§ THE TASK
Could you copy every line from the material below in which "unsigned" appears?

§ RECORD EXCERPTS
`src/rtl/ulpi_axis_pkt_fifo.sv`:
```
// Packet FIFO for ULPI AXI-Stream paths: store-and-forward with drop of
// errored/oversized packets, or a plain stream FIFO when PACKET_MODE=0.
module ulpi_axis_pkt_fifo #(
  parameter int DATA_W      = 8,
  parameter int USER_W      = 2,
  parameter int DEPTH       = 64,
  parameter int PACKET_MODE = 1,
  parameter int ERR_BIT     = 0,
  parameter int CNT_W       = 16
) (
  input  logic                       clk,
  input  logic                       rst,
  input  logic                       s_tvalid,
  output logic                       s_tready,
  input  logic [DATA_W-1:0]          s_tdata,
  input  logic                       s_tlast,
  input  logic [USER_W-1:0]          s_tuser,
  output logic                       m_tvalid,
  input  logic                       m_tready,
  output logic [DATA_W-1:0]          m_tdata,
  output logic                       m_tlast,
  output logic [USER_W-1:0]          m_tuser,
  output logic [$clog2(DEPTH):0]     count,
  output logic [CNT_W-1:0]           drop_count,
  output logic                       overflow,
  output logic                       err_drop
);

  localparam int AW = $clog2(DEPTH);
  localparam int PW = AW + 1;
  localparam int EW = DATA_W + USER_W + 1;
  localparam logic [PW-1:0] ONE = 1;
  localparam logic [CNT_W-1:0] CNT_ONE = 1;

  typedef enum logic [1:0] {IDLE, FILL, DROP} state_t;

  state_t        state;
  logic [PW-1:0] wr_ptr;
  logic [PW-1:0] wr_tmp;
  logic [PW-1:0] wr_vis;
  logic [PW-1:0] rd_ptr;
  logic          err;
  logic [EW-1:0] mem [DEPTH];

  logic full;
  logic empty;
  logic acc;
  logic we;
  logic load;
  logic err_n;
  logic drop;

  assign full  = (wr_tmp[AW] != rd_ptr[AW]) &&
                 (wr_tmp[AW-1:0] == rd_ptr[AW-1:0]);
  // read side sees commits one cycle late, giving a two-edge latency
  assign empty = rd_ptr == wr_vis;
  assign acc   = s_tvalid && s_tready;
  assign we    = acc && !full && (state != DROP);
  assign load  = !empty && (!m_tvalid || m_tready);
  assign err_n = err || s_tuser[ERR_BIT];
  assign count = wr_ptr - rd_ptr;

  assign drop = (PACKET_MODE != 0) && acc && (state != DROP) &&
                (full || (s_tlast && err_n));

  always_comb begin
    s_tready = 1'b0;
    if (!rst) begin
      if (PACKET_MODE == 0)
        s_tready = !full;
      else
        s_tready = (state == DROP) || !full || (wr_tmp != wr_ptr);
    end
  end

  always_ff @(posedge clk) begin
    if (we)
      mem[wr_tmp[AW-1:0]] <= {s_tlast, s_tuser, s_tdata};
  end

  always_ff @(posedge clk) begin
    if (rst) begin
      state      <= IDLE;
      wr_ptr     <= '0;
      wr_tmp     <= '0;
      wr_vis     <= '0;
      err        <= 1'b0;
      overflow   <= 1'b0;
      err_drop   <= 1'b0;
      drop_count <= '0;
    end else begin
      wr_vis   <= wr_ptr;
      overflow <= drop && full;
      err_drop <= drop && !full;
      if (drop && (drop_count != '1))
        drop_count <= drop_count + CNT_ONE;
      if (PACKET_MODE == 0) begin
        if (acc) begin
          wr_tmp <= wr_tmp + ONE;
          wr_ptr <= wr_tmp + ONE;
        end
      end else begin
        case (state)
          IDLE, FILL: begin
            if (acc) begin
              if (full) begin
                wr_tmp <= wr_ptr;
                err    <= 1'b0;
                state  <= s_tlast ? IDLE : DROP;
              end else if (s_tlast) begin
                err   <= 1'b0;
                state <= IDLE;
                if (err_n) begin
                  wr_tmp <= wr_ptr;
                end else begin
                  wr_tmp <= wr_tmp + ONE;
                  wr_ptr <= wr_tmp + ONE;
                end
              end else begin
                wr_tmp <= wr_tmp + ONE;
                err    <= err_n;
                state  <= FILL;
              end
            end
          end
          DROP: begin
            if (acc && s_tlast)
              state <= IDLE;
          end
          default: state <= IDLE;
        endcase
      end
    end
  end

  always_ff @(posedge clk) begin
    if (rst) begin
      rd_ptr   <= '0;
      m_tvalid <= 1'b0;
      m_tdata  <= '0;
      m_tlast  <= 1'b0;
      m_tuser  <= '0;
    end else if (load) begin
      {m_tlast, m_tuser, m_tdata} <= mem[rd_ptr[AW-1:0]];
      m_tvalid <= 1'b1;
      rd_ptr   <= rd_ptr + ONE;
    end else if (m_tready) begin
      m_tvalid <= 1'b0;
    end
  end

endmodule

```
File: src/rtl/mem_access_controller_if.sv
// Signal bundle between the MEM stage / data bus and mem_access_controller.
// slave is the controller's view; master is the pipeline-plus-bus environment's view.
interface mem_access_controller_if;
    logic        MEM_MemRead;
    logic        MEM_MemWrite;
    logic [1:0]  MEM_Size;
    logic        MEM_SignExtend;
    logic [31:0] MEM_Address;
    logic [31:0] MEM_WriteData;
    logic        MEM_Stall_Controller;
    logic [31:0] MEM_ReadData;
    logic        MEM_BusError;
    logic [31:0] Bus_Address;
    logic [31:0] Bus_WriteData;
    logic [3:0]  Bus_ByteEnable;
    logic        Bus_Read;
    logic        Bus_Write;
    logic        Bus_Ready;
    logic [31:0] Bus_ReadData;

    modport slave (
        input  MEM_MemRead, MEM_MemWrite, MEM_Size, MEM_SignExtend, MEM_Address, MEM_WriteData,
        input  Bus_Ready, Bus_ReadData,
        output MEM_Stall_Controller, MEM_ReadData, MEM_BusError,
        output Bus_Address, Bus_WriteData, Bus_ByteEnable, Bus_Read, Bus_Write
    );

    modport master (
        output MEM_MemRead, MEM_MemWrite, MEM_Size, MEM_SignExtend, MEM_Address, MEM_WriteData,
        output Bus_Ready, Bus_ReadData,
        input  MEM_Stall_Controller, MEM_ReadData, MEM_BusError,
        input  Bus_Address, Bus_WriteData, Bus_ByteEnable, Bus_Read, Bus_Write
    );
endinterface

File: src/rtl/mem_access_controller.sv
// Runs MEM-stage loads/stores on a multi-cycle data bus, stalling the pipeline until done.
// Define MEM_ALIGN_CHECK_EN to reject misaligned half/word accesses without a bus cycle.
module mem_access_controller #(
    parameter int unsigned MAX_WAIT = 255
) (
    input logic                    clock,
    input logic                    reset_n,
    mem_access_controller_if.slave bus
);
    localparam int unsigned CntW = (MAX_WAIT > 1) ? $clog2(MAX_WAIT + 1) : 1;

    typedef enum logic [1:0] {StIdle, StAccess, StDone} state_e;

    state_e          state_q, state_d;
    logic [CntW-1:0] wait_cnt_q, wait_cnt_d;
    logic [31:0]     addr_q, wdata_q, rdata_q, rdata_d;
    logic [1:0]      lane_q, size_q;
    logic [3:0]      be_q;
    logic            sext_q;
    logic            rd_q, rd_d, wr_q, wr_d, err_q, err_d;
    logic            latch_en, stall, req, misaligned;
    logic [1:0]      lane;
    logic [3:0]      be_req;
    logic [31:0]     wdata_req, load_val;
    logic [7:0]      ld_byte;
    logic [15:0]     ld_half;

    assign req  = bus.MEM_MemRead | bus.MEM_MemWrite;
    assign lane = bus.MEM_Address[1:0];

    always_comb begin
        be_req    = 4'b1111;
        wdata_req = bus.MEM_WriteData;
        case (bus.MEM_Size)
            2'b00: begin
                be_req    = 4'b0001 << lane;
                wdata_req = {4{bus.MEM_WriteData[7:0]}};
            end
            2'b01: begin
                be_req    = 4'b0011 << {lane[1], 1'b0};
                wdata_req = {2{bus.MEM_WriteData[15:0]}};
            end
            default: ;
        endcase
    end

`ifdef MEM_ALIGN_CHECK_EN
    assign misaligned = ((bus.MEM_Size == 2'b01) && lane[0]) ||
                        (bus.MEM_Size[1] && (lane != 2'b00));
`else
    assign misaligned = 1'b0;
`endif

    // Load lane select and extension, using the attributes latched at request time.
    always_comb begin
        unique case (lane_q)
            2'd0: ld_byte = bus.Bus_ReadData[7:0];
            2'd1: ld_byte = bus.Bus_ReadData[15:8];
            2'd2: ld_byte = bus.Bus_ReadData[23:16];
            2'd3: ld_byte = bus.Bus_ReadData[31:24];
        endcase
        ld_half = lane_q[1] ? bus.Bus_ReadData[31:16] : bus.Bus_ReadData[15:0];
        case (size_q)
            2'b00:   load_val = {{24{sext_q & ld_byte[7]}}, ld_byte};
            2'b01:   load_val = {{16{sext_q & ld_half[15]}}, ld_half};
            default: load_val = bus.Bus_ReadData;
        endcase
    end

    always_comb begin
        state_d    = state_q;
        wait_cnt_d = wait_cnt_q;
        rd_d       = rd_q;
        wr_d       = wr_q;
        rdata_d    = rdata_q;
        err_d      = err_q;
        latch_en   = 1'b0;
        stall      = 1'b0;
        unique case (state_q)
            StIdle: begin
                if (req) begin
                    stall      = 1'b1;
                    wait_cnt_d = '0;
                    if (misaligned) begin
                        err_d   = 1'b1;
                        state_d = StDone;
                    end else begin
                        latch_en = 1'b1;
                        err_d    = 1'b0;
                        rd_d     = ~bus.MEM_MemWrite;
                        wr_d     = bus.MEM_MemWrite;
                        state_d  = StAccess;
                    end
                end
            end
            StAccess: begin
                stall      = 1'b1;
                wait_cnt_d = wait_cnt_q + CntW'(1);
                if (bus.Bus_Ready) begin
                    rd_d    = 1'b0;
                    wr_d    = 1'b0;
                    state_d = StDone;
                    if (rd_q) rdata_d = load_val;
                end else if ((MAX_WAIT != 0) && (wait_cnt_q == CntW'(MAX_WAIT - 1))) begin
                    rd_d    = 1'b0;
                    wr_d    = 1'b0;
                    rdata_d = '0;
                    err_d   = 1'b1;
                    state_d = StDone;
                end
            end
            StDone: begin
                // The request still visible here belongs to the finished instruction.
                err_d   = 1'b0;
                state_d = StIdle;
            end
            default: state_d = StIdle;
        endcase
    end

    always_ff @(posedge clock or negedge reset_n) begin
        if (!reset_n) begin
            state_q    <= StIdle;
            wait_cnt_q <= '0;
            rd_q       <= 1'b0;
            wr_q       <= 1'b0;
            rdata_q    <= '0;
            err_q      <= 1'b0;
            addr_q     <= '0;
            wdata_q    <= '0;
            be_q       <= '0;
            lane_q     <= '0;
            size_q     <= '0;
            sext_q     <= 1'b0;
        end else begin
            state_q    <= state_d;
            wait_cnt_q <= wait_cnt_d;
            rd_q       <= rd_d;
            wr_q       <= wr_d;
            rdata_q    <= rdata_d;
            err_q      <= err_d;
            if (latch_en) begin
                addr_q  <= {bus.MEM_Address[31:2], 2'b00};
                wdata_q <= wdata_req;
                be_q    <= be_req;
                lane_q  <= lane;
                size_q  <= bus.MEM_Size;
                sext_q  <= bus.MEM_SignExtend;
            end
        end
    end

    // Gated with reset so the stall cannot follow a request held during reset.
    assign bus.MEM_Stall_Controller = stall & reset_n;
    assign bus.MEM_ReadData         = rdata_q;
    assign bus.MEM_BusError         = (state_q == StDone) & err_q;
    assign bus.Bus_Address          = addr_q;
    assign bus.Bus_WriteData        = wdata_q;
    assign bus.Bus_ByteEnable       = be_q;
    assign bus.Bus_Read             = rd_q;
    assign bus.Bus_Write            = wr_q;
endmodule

§ EXPECTED OUTPUT
    parameter int unsigned MAX_WAIT = 255
    localparam int unsigned CntW = (MAX_WAIT > 1) ? $clog2(MAX_WAIT + 1) : 1;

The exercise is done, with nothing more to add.